- _RECORDS FOR THIS EXERCISE_:

Segment Open

==> config.mk <==
export PLATFORM = sky130hd
export DESIGN_NAME = link_frame_master_flat
export DESIGN_NICKNAME = d
export VERILOG_FILES = /design/src/rtl/link_frame_master_if.sv /design/src/rtl/link_frame_master.sv /design/src/flat_wrapper.sv
export SDC_FILE = /design/constraint.sdc
export NUM_CORES = 1
export LEC_CHECK = 0
export BUFFER_PORTS_ARGS = -buffer_cell sky130_fd_sc_hd__buf_4
export CAP_MARGIN = 10
export CORE_ASPECT_RATIO = 0.6
export CORE_UTILIZATION = 30
export CTS_BUF_LIST = sky130_fd_sc_hd__clkbuf_8
export DETAILED_ROUTE_END_ITERATION = 8
export PLACE_DENSITY = 0.45
export SKIP_LAST_GASP = 1
export SYNTH_ARGS = -nofsm -noshare
export SYNTH_HDL_FRONTEND = slang
export SYNTH_SLANG_ARGS = --single-unit
==> constraint.sdc <==
create_clock -name clk_sys -period 2.8 [get_ports clk_sys]
set_input_delay 0.56 -clock clk_sys [delete_from_list [all_inputs] [get_ports clk_sys]]
set_output_delay 0.56 -clock clk_sys [all_outputs]
set_load 0.05 [all_outputs]
==> src/rtl/link_frame_master_if.sv <==
// rtl/link_frame_master_if.sv - host and serial-link signal bundle for link_frame_master
// LNK_AUTO_RESTART_EN adds the auto_en input.
interface link_frame_master_if #(
    parameter int CNT_W = 16
);
    logic             start;
    logic             tx_we;
    logic [1:0]       tx_idx;
    logic [31:0]      tx_wdata;
    logic [1:0]       rx_idx;
    logic [31:0]      rx_rdata;
    logic             busy;
    logic             done;
    logic [CNT_W-1:0] frame_cnt;
    logic             lnk_clk;
    logic             lnk_sync_en;
    logic             lnk_dout;
    logic             lnk_din;
`ifdef LNK_AUTO_RESTART_EN
    logic             auto_en;

    modport master (
        input  start, tx_we, tx_idx, tx_wdata, rx_idx, lnk_din, auto_en,
        output rx_rdata, busy, done, frame_cnt, lnk_clk, lnk_sync_en, lnk_dout
    );
    modport slave (
        output start, tx_we, tx_idx, tx_wdata, rx_idx, lnk_din, auto_en,
        input  rx_rdata, busy, done, frame_cnt, lnk_clk, lnk_sync_en, lnk_dout
    );
`else
    modport master (
        input  start, tx_we, tx_idx, tx_wdata, rx_idx, lnk_din,
        output rx_rdata, busy, done, frame_cnt, lnk_clk, lnk_sync_en, lnk_dout
    );
    modport slave (
        output start, tx_we, tx_idx, tx_wdata, rx_idx, lnk_din,
        input  rx_rdata, busy, done, frame_cnt, lnk_clk, lnk_sync_en, lnk_dout
    );
`endif
endinterface
**src/rtl/ctrl_pkg.sv**
```systemverilog
// Shared types and constants for the dual-rail opcode controller.
// Rail pair encoding is {_t, _f}; opcodes 1..8 are the only non-no-op values.
package ctrl_pkg;

    typedef enum logic [1:0] {
        RAIL_NULL = 2'b00,
        RAIL_D0   = 2'b01,
        RAIL_D1   = 2'b10,
        RAIL_ILL  = 2'b11
    } rail_pair_e;

    typedef enum logic {
        WAIT_DATA = 1'b0,
        WAIT_NULL = 1'b1
    } ctrl_state_e;

    localparam logic [3:0] OP_NOP       = 4'd0;
    localparam logic [3:0] OP_FIRST     = 4'd1;
    localparam logic [3:0] OP_LAST      = 4'd8;
    // Opcodes up to this value carry the operation-class flag
    localparam logic [3:0] OP_CLASS_MAX = 4'd4;

endpackage

```
**src/rtl/dual_rail_classify.sv**
```systemverilog
// Combinational classifier: maps one dual-rail pair onto the rail_pair_e enum.
module dual_rail_classify
    import ctrl_pkg::*;
(
    input  logic       i_t,
    input  logic       i_f,
    output rail_pair_e o_pair
);

    assign o_pair = rail_pair_e'({i_t, i_f});

endmodule

```
**src/rtl/dual_rail_op_controller.sv**
```systemverilog
// Four-phase dual-rail opcode controller; CTRL_ILLEGAL_DET_EN enables the sticky err flag.
// state     | meaning
// WAIT_DATA | outputs NULL (or last NULL wave), waiting for a COMPLETE opcode
// WAIT_NULL | decoded DATA held, waiting for an all-EMPTY input set
module dual_rail_op_controller
    import ctrl_pkg::*;
#(
    parameter bit NOP_ACK = 1'b1
) (
    input  logic clk,
    input  logic rst_n,
    input  logic I7_t,
    input  logic I7_f,
    input  logic I6_t,
    input  logic I6_f,
    input  logic I5_t,
    input  logic I5_f,
    input  logic I4_t,
    input  logic I4_f,
    output logic C1A1_t,
    output logic C1A1_f,
    output logic C1A0_t,
    output logic C1A0_f,
    output logic C1O_t,
    output logic C1O_f,
    output logic ack,
    output logic nop,
    output logic err
);

    logic [3:0]  w_rail_t;
    logic [3:0]  w_rail_f;
    rail_pair_e  w_pair [4];
    logic        w_complete;
    logic        w_empty;
    logic [3:0]  w_op;
    logic [1:0]  w_sel;
    logic        w_class;
    logic        w_is_op;

    ctrl_state_e r_state;
    ctrl_state_e w_state_nxt;
    logic [5:0]  r_rails;
    logic [5:0]  w_rails_nxt;
    logic        r_ack;
    logic        w_ack_nxt;
    logic        r_nop;
    logic        w_nop_nxt;

    assign w_rail_t = {I7_t, I6_t, I5_t, I4_t};
    assign w_rail_f = {I7_f, I6_f, I5_f, I4_f};

    for (genvar g = 0; g < 4; g++) begin : g_classify
        dual_rail_classify u_classify (
            .i_t    (w_rail_t[g]),
            .i_f    (w_rail_f[g]),
            .o_pair (w_pair[g])
        );
    end

    // An ILLEGAL pair is neither DATA nor NULL, so it lands in PARTIAL naturally
    always_comb begin
        w_complete = 1'b1;
        w_empty    = 1'b1;
        w_op       = '0;
        for (int k = 0; k < 4; k++) begin
            w_complete = w_complete & ((w_pair[k] == RAIL_D0) || (w_pair[k] == RAIL_D1));
            w_empty    = w_empty & (w_pair[k] == RAIL_NULL);
            w_op[k]    = (w_pair[k] == RAIL_D1);
        end
    end

    assign w_is_op = (w_op >= OP_FIRST) && (w_op <= OP_LAST);
    assign w_class = (w_op <= OP_CLASS_MAX);
    assign w_sel   = w_op[1:0] - OP_FIRST[1:0];

    always_comb begin
        w_state_nxt = r_state;
        w_rails_nxt = r_rails;
        w_ack_nxt   = r_ack;
        w_nop_nxt   = r_nop;
        case (r_state)
            WAIT_DATA: begin
                if (w_complete) begin
                    w_state_nxt = WAIT_NULL;
                    if (w_is_op) begin
                        w_rails_nxt = {w_sel[1], ~w_sel[1], w_sel[0], ~w_sel[0], w_class, ~w_class};
                        w_ack_nxt   = 1'b1;
                        w_nop_nxt   = 1'b0;
                    end else begin
                        w_rails_nxt = '0;
                        w_ack_nxt   = NOP_ACK;
                        w_nop_nxt   = 1'b1;
                    end
                end
            end
            WAIT_NULL: begin
                if (w_empty) begin
                    w_state_nxt = WAIT_DATA;
                    w_rails_nxt = '0;
                    w_ack_nxt   = 1'b0;
                    w_nop_nxt   = 1'b0;
                end
            end
            default: w_state_nxt = WAIT_DATA;
        endcase
    end

    always_ff @(posedge clk) begin
        if (!rst_n) begin
            r_state <= WAIT_DATA;
            r_rails <= '0;
            r_ack   <= 1'b0;
            r_nop   <= 1'b0;
        end else begin
            r_state <= w_state_nxt;
            r_rails <= w_rails_nxt;
            r_ack   <= w_ack_nxt;
            r_nop   <= w_nop_nxt;
        end
    end

    assign {C1A1_t, C1A1_f, C1A0_t, C1A0_f, C1O_t, C1O_f} = r_rails;
    assign ack = r_ack;
    assign nop = r_nop;

`ifdef CTRL_ILLEGAL_DET_EN
    logic w_illegal;
    logic r_err;

    always_comb begin
        w_illegal = 1'b0;
        for (int k = 0; k < 4; k++) begin
            w_illegal = w_illegal | (w_pair[k] == RAIL_ILL);
        end
    end

    always_ff @(posedge clk) begin
        if (!rst_n) begin
            r_err <= 1'b0;
        end else begin
            r_err <= r_err | w_illegal;
        end
    end

    assign err = r_err;
`else
    assign err = 1'b0;
`endif

endmodule

```
**config.mk**
```make
export PLATFORM = sky130hd
export DESIGN_NAME = conv_word_serializer
export DESIGN_NICKNAME = d
export VERILOG_FILES = /design/src/rtl/conv_word_serializer.sv
export SDC_FILE = /design/constraint.sdc
export NUM_CORES = 1
export LEC_CHECK = 0
export BUFFER_PORTS_ARGS = -buffer_cell sky130_fd_sc_hd__buf_4
export CORE_UTILIZATION = 51
export CTS_CLUSTER_DIAMETER = 150
export DETAILED_ROUTE_END_ITERATION = 8
export PLACE_DENSITY = 0.86
export RECOVER_POWER = 100
export SYNTH_ARGS = -nofsm -noshare
export SYNTH_HDL_FRONTEND = slang
export SYNTH_SLANG_ARGS = --single-unit
```
**constraint.sdc**
```tcl
create_clock -name clk -period 2.3 [get_ports clk]
set_clock_uncertainty 0.1 [all_clocks]
set_input_delay 0.46 -clock clk [delete_from_list [all_inputs] [get_ports clk]]
set_output_delay 0.46 -clock clk [all_outputs]
set_load 0.01 [all_outputs]
```
**src/rtl/conv_word_serializer.sv**
```systemverilog
// Word-to-byte-slot transmitter for the conv pixel buffer link.
// Queues 24-bit words and emits them as c=01/10/11 slots with pix one cycle behind.
module conv_word_serializer #(
    parameter int FIFO_DEPTH = 2,
    parameter int GAP        = 0,
    parameter int CNT_W      = 16
) (
    input  logic             clk,
    input  logic             rst,
    input  logic             in_valid,
    input  logic [23:0]      in_word,
    output logic             in_ready,
    input  logic             hold,
    output logic [1:0]       c,
    output logic [7:0]       pix,
    output logic             word_done,
    output logic             busy,
    output logic [CNT_W-1:0] word_count
);

    localparam int AW = (FIFO_DEPTH > 1) ? $clog2(FIFO_DEPTH) : 1;

    typedef enum logic [2:0] {IDLE, S0, S1, S2, GAPW} state_t;

    logic [23:0]      r_mem [FIFO_DEPTH];
    logic [AW-1:0]    r_wp;
    logic [AW-1:0]    r_rp;
    logic [AW:0]      r_cnt;
    state_t           r_state;
    state_t           w_nstate;
    logic [23:0]      r_w;
    logic [3:0]       r_gcnt;
    logic [3:0]       w_ngcnt;
    logic [1:0]       r_c;
    logic [1:0]       w_nc;
    logic [7:0]       r_pix;
    logic             r_done;
    logic [CNT_W-1:0] r_wcnt;
    logic             w_push;
    logic             w_pop;
    logic             w_empty;
    logic             w_idle_like;

    assign in_ready   = (r_cnt < (AW+1)'(FIFO_DEPTH));
    assign w_push     = in_valid & in_ready;
    assign w_empty    = (r_cnt == '0);
    assign c          = r_c;
    assign pix        = r_pix;
    assign word_done  = r_done;
    assign word_count = r_wcnt;
    assign busy       = !w_empty || (r_state != IDLE) || (r_c != 2'b00);

    always_ff @(posedge clk) begin
        if (w_push) r_mem[r_wp] <= in_word;
    end

    always_ff @(posedge clk or posedge rst) begin
        if (rst) begin
            r_wp  <= '0;
            r_rp  <= '0;
            r_cnt <= '0;
        end else begin
            if (w_push) r_wp <= r_wp + 1'b1;
            if (w_pop)  r_rp <= r_rp + 1'b1;
            r_cnt <= r_cnt + (AW+1)'(w_push) - (AW+1)'(w_pop);
        end
    end

    // S2 (GAP=0) and the last gap cycle double as IDLE to keep a 3+GAP cadence
    always_comb begin
        w_nstate    = r_state;
        w_nc        = 2'b00;
        w_ngcnt     = r_gcnt;
        w_pop       = 1'b0;
        w_idle_like = 1'b0;
        unique case (r_state)
            IDLE: w_idle_like = 1'b1;
            S0: begin
                if (!hold) begin
                    w_nc     = 2'b10;
                    w_nstate = S1;
                end
            end
            S1: begin
                if (!hold) begin
                    w_nc     = 2'b11;
                    w_nstate = S2;
                end
            end
            S2: begin
                if (GAP > 0) begin
                    w_ngcnt  = 4'(GAP - 1);
                    w_nstate = GAPW;
                end else begin
                    w_idle_like = 1'b1;
                end
            end
            GAPW: begin
                if (r_gcnt == 4'd0) w_idle_like = 1'b1;
                else                w_ngcnt = r_gcnt - 4'd1;
            end
            default: w_nstate = IDLE;
        endcase
        if (w_idle_like) begin
            w_nstate = IDLE;
            if (!w_empty && !hold) begin
                w_pop    = 1'b1;
                w_nc     = 2'b01;
                w_nstate = S0;
            end
        end
    end

    always_ff @(posedge clk or posedge rst) begin
        if (rst) begin
            r_state <= IDLE;
            r_gcnt  <= '0;
            r_c     <= 2'b00;
            r_w     <= '0;
            r_pix   <= '0;
            r_done  <= 1'b0;
            r_wcnt  <= '0;
        end else begin
            r_state <= w_nstate;
            r_gcnt  <= w_ngcnt;
            r_c     <= w_nc;
            if (w_pop) r_w <= r_mem[r_rp];
            // pix uses the pre-edge word, so a same-edge reload is harmless
            case (r_c)
                2'b01:   r_pix <= r_w[7:0];
                2'b10:   r_pix <= r_w[15:8];
                2'b11:   r_pix <= r_w[23:16];
                default: r_pix <= r_pix;
            endcase
            r_done <= (r_c == 2'b11);
            if (r_c == 2'b11) r_wcnt <= r_wcnt + 1'b1;
        end
    end

endmodule
```
==> summary.md <==
| Metric | Value |
|---|---|
| Outcome | `finished clean` |
| RSZ-0062 raised after global routing | `no` |
| Syn avg cell area | `15.45 µm²` |
| Post-Synthesis Cells | `272` |
| Crit path cell chain | `inv_1 -> ha_1 -> or3_4 -> inv_1 -> ha_1 -> inv_1 -> ha_2 -> xnor2_2 -> xnor2_1` |
| Crit path time final | `2.134 ns` |
| Die H | `92.78 µm` |
| FILL cells | `682` |
| Critical Path RT | `2.48 ns` |
| Worst path max stage delay | `0.41 ns` |
| Switch share | `0.3314` |
| Via density | `5.181` |
| Leakage power | `0.001990 µW` |
| Share of layout cells above drive strength 1 | `0.1672` |
| Initial antenna violation count | `0` |
| CTS tree | `yes` |
| DRT iter0 DRCs | `77` |
| RR Endpoint | `r_cnt[1]$_DFF_PP0_` |
| Max rail drop VDD | `0.0005976 V` |
| CP Launch Type | `flop` |
| Final Setup Violations | `0` |
| Buf/Inv on CP | `3` |
| Worst Max-Slew Pin Slew | `1.401 ns` |
| Number of global-route vias before repair | `2333` |
| GRT met2 Usage | `0.3211` |
| Die Footprint | `8608 µm²` |
| Final ANT Viol Nets | `0` |
| FF+latch count, synth | `105` |
| Setup slack, reg-to-reg | `0.17 ns` |
| Htree depth | `3` |
| Fmax achieved | `468.6 MHz` |
| Vias | `2295` |
| Clock Latency Late Sink | `0.36 ns` |
| Fin Setup TNS | `0 ns` |
| Min-Delay Path Depth | `2` |
| Worst path most repeated cell | `inv_1` |
| GRT busiest layer | `met2` |
| First-pass GRT wire length | `11.31 mm` |
| Final hold violation count | `0` |
| Combinational power share | `0.298` |
| Clock sink count | `105` |
| Crit path max fanout | `4` |
| # IOs | `57` |
| CP max-delay cell | `dfrtp_1` |
| Max Slew Vio Count | `0` |
| Register area share after synthesis | `0.6823` |
| Sequential share of power | `0.519` |
| Antenna Cells | `0` |
| Register area | `2868 µm²` |
| Multi-input logic area | `1124 µm²` |
| WP data arrival | `2.31 ns` |
| Reg2reg start | `r_state[0]$_DFFE_PP0P_` |
| Hold-fix buffers at CTS | `0` |
| FF-to-FF path depth | `9` |
| Yosys Warn Count | `0` |
| P&R area growth vs syn | `11.37%` |
| DRC Markers | `0` |
| Hold path start | `hold` |
| Switching power | `1833 µW` |
| Std-Cell Rows | `32` |
| Aggregate global routing overflow | `0` |
| DP HPWL | `4.616 mm` |
| Root buffer cell | `clkbuf_8` |
| Crit path kind | `flop to flop` |
| Routed Wire Length | `6.899 mm` |
| GRT Util Overall | `0.1761` |
| Die Wd | `92.78 µm` |
| WHS | `0.1851 ns` |
| RePlAce Congestion | `0.7846` |
| Met1 usage in global routing | `0.1984` |
| Period utilization | `0.9278` |
| Clock power frac | `0.183` |
| Layout Nets | `371` |
| Largest net degree at the start of global routing | `58` |
| CTS Buf Count | `9` |
| Critical path capture point type | `flop` |
| Hold Path Sink | `c[1]$_DFF_PP0_` |
| Yosys cell types | `27` |
| Clock transition at path regs | `0.10 ns` |
| Mapped Nets | `307` |
| Hold WC Path Type | `primary input to flop` |
| DR pass1 iterations | `4` |
| Max cap viols | `0` |
| Initial Util | `0.5356` |
| Max-slew headroom | `0.06590` |
| Max Root-Sink Buffers | `2` |
| WL/cell | `15.57 µm` |
| I/O Buffers | `56` |
| Synth Cell Area | `4203 µm²` |
| Core Area | `7848 µm²` |
| Met3 GRT Util | `0.04680` |
| Cell Pwr Density | `1182 nW/µm²` |
| Internal power | `3698 µW` |
| Top Family by Delay on Critical Path | `adder cells` |
===== src/rtl/truth_table_scanner.sv =====
// truth_table_scanner: walks all 16 vectors of a 4-input combinational
// function, samples its output, builds the truth table and compares it
// with an expected mask.
// Optional feature: define SCAN_ERRCNT_EN to add the err_count output
// (number of vectors whose sample differs from the mask).
// Parameters:
//   SETTLE    - cycles each vector is held before sampling (1..15)
// Ports:
//   clk       - clock, rising edge
//   reset     - asynchronous active-high reset
//   start     - scan request, only looked at in IDLE
//   mask      - expected truth table, captured at start acceptance
//   s_in      - output of the function under scan
//   vec       - applied vector {x,y,w,z}; zero outside APPLY/SAMPLE
//   busy      - scan in progress (APPLY, SAMPLE, DONE)
//   done      - one-cycle completion pulse
//   table_q   - captured truth table, bit i = sample for vector i
//   match     - table_q equals captured mask; valid from done
//   err_count - mismatch count 0..16 (SCAN_ERRCNT_EN only)
module truth_table_scanner
  import scan_pkg::*;
#(
  parameter int SETTLE = 1
) (
  input  logic                 clk,
  input  logic                 reset,
  input  logic                 start,
  input  logic [NUM_VEC-1:0]   mask,
  input  logic                 s_in,
  output logic [IDX_W-1:0]     vec,
  output logic                 busy,
  output logic                 done,
  output logic [NUM_VEC-1:0]   table_q,
  output logic                 match
`ifdef SCAN_ERRCNT_EN
  ,
  output logic [CNT_W-1:0]     err_count
`endif
);

  state_t             state_q, state_d;
  logic [IDX_W-1:0]   idx_q, idx_d;
  logic [NUM_VEC-1:0] mask_q, mask_d;
  logic [NUM_VEC-1:0] tbl_q, tbl_d;
  logic               match_q, match_d;
  logic               tmr_load, tmr_en, tmr_expired;

  scan_settle_timer #(.SETTLE(SETTLE)) u_settle (
    .clk     (clk),
    .reset   (reset),
    .load    (tmr_load),
    .en      (tmr_en),
    .expired (tmr_expired)
  );

  always_comb begin
    state_d  = state_q;
    idx_d    = idx_q;
    mask_d   = mask_q;
    tbl_d    = tbl_q;
    match_d  = match_q;
    tmr_load = 1'b0;
    tmr_en   = 1'b0;
    case (state_q)
      IDLE: begin
        if (start) begin
          mask_d   = mask;
          idx_d    = '0;
          tbl_d    = '0;
          match_d  = 1'b0;
          tmr_load = 1'b1;
          state_d  = APPLY;
        end
      end
      APPLY: begin
        tmr_en = 1'b1;
        if (tmr_expired) state_d = SAMPLE;
      end
      SAMPLE: begin
        tbl_d[idx_q] = s_in;
        if (idx_q == IDX_W'(NUM_VEC - 1)) begin
          state_d = DONE;
        end else begin
          idx_d    = idx_q + 1'b1;
          tmr_load = 1'b1;
          state_d  = APPLY;
        end
      end
      DONE: begin
        match_d = (tbl_q == mask_q);
        state_d = IDLE;
      end
      default: state_d = IDLE;
    endcase
  end

  always_ff @(posedge clk or posedge reset) begin
    if (reset) begin
      state_q <= IDLE;
      idx_q   <= '0;
      mask_q  <= '0;
      tbl_q   <= '0;
      match_q <= 1'b0;
    end else begin
      state_q <= state_d;
      idx_q   <= idx_d;
      mask_q  <= mask_d;
      tbl_q   <= tbl_d;
      match_q <= match_d;
    end
  end

  // Outputs decode straight from the state register so reset clears them
  // without waiting for a clock.
  assign vec     = (state_q == APPLY || state_q == SAMPLE) ? idx_q : '0;
  assign busy    = (state_q != IDLE);
  assign done    = (state_q == DONE);
  assign table_q = tbl_q;
  // The table is complete on entry to DONE, so match is driven from the
  // live compare during the done pulse and from the register afterwards.
  assign match   = (state_q == DONE) ? (tbl_q == mask_q) : match_q;

`ifdef SCAN_ERRCNT_EN
  logic [CNT_W-1:0] err_q;

  always_ff @(posedge clk or posedge reset) begin
    if (reset)
      err_q <= '0;
    else if (state_q == IDLE && start)
      err_q <= '0;
    else if (state_q == SAMPLE && (s_in != mask_q[idx_q]))
      err_q <= err_q + 1'b1;
  end

  assign err_count = err_q;
`else
  // No mismatch counter in this build.
`endif

endmodule


===== config.mk =====
export PLATFORM = sky130hd
export DESIGN_NAME = truth_table_scanner
export DESIGN_NICKNAME = d
export VERILOG_FILES = /design/src/rtl/scan_pkg.sv /design/src/rtl/scan_settle_timer.sv /design/src/rtl/truth_table_scanner.sv
export SDC_FILE = /design/constraint.sdc
export NUM_CORES = 1
export LEC_CHECK = 0
export ABC_AREA = 1
export ABC_CLOCK_PERIOD_IN_PS = 1950
export BUFFER_PORTS_ARGS = -buffer_cell sky130_fd_sc_hd__buf_2
export CAP_MARGIN = 20
export CORE_ASPECT_RATIO = 2
export CORE_UTILIZATION = 45
export DETAILED_ROUTE_END_ITERATION = 10
export GPL_TIMING_DRIVEN = 0
export PLACE_DENSITY = 0.69
export SYNTH_ARGS = -nofsm -noshare
export SYNTH_HDL_FRONTEND = slang
export SYNTH_SLANG_ARGS = --single-unit

===== constraint.sdc =====
create_clock -name clk -period 1.95 [get_ports clk]
set_clock_uncertainty 0.1 [all_clocks]
set_input_delay 0.0975 -clock clk [delete_from_list [all_inputs] [get_ports clk]]
set_output_delay 0.0975 -clock clk [all_outputs]
set_load 0.01 [all_outputs]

Segment Closed

- _THE PROBLEM_:
Which lines of the records contain "typedef"? Show each of them.

- _RESULT OF THIS EXERCISE_:
    typedef enum logic [1:0] {
    typedef enum logic {
    typedef enum logic [2:0] {IDLE, S0, S1, S2, GAPW} state_t;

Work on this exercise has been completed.